(Records to use Opens)
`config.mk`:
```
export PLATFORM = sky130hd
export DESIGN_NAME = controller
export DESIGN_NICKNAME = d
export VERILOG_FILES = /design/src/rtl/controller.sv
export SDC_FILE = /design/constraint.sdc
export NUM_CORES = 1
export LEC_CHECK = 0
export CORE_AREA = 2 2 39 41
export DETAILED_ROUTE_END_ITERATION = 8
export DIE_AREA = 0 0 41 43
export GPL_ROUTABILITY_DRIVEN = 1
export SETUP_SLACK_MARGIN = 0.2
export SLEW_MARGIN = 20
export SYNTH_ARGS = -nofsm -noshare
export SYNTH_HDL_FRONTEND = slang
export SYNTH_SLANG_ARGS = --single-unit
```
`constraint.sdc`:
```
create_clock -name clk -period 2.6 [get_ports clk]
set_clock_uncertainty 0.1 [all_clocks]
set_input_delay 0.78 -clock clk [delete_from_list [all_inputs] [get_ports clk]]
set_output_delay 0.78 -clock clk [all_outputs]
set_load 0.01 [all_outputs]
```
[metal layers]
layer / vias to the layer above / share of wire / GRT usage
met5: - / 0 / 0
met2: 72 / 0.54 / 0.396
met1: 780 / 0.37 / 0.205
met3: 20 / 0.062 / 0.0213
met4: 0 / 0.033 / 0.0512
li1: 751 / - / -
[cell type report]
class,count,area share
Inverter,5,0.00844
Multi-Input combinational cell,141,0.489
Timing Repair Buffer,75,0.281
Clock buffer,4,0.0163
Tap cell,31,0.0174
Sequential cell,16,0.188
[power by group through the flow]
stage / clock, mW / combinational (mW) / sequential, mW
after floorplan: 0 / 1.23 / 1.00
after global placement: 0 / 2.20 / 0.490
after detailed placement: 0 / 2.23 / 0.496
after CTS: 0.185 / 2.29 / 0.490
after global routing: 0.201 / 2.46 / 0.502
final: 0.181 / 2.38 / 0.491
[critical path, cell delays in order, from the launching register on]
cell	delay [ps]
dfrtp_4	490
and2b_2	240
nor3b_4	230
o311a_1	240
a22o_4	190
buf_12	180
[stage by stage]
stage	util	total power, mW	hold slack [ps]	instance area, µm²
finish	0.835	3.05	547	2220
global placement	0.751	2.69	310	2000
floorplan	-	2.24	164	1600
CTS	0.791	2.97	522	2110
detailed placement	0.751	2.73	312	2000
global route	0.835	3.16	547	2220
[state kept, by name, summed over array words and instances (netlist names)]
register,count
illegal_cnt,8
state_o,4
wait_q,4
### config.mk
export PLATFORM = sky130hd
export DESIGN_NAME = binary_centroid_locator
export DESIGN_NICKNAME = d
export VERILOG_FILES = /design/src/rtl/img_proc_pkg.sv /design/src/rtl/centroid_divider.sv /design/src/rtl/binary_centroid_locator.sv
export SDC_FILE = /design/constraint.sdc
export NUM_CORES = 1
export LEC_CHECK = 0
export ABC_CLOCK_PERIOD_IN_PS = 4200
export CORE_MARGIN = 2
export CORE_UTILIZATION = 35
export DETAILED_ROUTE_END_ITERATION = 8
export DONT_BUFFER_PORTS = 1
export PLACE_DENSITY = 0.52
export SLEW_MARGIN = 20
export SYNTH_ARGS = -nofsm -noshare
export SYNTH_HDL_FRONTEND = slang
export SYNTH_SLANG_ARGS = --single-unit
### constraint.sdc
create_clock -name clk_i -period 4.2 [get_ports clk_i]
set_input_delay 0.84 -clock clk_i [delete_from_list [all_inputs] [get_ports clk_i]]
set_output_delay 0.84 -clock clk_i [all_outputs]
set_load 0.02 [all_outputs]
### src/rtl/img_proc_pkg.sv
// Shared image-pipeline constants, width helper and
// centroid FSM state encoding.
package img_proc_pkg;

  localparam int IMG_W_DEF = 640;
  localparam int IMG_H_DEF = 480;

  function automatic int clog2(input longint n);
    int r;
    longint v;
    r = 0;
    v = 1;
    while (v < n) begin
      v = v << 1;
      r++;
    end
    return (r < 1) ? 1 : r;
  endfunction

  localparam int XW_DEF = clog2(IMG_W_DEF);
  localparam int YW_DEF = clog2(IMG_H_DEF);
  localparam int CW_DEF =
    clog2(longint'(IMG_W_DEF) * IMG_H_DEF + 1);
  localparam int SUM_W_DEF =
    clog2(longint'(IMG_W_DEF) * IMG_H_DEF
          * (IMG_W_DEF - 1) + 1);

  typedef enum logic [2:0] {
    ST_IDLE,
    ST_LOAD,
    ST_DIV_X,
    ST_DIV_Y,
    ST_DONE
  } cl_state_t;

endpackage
(Records to use Closes)
(Records to use Opens)
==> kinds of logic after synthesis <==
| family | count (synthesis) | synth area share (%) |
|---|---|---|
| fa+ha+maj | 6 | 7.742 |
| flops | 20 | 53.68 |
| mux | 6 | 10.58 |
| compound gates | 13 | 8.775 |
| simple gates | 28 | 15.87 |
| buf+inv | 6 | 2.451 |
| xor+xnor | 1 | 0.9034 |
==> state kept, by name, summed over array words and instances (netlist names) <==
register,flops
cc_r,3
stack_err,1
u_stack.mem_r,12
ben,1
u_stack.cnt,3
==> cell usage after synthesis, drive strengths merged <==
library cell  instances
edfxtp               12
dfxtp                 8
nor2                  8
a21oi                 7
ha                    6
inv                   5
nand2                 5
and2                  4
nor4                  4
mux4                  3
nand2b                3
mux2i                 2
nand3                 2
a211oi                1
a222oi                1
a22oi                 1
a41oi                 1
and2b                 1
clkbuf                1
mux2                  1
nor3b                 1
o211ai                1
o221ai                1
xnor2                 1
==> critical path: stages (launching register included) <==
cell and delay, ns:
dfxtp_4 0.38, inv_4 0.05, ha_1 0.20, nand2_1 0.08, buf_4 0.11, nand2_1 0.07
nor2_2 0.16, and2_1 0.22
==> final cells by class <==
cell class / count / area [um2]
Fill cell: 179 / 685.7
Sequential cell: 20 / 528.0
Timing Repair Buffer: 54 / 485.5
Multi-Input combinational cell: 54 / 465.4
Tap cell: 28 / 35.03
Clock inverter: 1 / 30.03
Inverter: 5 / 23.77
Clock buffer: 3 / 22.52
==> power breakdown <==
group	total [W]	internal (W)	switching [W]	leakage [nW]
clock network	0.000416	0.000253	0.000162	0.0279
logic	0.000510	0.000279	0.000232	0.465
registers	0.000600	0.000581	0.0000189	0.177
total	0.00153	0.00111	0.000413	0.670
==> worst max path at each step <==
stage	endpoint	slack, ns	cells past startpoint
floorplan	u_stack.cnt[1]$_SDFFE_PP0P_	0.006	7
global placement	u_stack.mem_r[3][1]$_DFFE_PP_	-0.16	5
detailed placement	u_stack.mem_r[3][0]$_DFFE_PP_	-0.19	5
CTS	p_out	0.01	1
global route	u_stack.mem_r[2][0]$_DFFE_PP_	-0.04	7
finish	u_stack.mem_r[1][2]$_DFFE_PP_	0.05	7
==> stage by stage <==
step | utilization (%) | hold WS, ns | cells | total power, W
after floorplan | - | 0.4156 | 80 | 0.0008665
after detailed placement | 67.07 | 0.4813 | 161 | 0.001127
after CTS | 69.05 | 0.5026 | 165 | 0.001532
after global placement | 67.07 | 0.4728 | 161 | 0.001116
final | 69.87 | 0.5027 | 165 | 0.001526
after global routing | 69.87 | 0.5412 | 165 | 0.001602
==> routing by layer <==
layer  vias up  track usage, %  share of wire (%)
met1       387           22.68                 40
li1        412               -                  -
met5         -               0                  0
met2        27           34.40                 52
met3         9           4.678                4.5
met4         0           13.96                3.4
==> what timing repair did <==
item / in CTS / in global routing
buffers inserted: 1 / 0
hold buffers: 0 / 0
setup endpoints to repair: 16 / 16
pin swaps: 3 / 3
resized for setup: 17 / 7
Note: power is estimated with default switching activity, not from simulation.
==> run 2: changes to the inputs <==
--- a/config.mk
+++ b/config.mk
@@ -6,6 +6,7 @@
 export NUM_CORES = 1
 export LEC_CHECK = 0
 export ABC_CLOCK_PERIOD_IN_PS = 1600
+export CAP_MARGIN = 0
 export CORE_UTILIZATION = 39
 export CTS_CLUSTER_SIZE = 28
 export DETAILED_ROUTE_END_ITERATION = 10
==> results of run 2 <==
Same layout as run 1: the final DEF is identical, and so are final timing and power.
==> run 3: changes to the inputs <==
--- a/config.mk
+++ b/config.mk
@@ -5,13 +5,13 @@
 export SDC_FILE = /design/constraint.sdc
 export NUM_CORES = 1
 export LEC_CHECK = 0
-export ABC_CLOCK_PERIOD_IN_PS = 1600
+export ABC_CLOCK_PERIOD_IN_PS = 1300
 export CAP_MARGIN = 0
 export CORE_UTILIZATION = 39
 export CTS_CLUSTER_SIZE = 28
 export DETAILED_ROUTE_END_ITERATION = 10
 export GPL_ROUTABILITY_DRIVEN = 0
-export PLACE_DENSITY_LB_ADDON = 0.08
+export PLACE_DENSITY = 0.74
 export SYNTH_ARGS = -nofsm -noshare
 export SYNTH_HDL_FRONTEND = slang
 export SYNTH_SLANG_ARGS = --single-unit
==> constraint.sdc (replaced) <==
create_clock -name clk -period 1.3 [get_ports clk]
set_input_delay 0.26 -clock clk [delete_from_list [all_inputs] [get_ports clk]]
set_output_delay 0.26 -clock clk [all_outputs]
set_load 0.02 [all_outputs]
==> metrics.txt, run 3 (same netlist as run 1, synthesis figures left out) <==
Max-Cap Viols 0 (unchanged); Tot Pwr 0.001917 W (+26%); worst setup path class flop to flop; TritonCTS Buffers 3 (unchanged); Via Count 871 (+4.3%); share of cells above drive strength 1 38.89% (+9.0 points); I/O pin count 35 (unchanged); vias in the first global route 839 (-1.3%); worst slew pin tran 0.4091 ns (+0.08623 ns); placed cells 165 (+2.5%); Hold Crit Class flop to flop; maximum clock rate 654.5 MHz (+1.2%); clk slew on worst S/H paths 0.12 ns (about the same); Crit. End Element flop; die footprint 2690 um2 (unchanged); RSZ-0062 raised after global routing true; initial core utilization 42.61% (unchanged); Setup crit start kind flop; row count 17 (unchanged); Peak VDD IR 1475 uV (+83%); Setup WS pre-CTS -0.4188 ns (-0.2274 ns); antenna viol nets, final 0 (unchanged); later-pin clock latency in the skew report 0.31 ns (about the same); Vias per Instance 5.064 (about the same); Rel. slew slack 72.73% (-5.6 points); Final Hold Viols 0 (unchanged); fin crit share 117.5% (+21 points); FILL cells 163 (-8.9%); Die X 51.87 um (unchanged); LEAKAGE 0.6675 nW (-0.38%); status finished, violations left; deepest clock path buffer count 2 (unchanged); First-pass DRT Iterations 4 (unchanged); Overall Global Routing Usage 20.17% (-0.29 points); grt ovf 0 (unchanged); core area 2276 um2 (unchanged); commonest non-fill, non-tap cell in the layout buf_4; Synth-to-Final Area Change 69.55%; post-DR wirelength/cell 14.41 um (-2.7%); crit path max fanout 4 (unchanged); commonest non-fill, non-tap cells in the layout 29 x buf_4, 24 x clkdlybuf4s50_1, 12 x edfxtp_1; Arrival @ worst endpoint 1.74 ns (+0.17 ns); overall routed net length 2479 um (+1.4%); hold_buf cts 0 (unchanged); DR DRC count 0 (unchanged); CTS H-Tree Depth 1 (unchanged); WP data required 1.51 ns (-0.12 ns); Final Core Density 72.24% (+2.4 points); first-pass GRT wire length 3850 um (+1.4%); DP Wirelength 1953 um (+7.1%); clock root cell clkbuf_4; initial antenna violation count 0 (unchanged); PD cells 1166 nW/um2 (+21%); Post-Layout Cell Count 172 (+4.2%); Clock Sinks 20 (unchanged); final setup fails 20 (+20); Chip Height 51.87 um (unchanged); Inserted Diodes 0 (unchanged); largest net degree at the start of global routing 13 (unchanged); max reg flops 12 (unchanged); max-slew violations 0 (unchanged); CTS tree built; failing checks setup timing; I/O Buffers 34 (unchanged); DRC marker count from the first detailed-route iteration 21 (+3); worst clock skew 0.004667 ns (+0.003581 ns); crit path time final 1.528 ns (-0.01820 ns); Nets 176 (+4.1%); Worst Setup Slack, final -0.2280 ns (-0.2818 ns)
(Records to use Closes)
Gather all lines of the records that include the word "placement".

Written reply —
after global placement: 0 / 2.20 / 0.490
after detailed placement: 0 / 2.23 / 0.496
global placement	0.751	2.69	310	2000
detailed placement	0.751	2.73	312	2000
global placement	u_stack.mem_r[3][1]$_DFFE_PP_	-0.16	5
detailed placement	u_stack.mem_r[3][0]$_DFFE_PP_	-0.19	5
after detailed placement | 67.07 | 0.4813 | 161 | 0.001127
after global placement | 67.07 | 0.4728 | 161 | 0.001116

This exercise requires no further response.